**Records provided**
## config.mk

```make
export PLATFORM = sky130hd
export DESIGN_NAME = edge_detect_multi_amisha
export DESIGN_NICKNAME = d
export VERILOG_FILES = /design/src/rtl/edge_detect_multi_amisha_pkg.sv /design/src/rtl/edge_detect_multi_amisha_chan.sv /design/src/rtl/edge_detect_multi_amisha.sv
export SDC_FILE = /design/constraint.sdc
export NUM_CORES = 1
export LEC_CHECK = 0
export BUFFER_PORTS_ARGS = -buffer_cell sky130_fd_sc_hd__buf_2
export CORE_UTILIZATION = 52
export DETAILED_ROUTE_END_ITERATION = 6
export PLACE_DENSITY = 0.72
export SLEW_MARGIN = 25
export SYNTH_ARGS = -nofsm -noshare
export SYNTH_HDL_FRONTEND = slang
export SYNTH_SLANG_ARGS = --single-unit
```

## constraint.sdc

```tcl
create_clock -name clk_amisha -period 2.76 [get_ports clk_amisha]
set_input_delay 0.276 -clock clk_amisha [delete_from_list [all_inputs] [get_ports clk_amisha]]
set_output_delay 0.276 -clock clk_amisha [all_outputs]
set_load 0.05 [all_outputs]
```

**Problem to work on**
Look for the string "constraint" in the listing above and copy every line holding it.

**Answer space**
export SDC_FILE = /design/constraint.sdc
## constraint.sdc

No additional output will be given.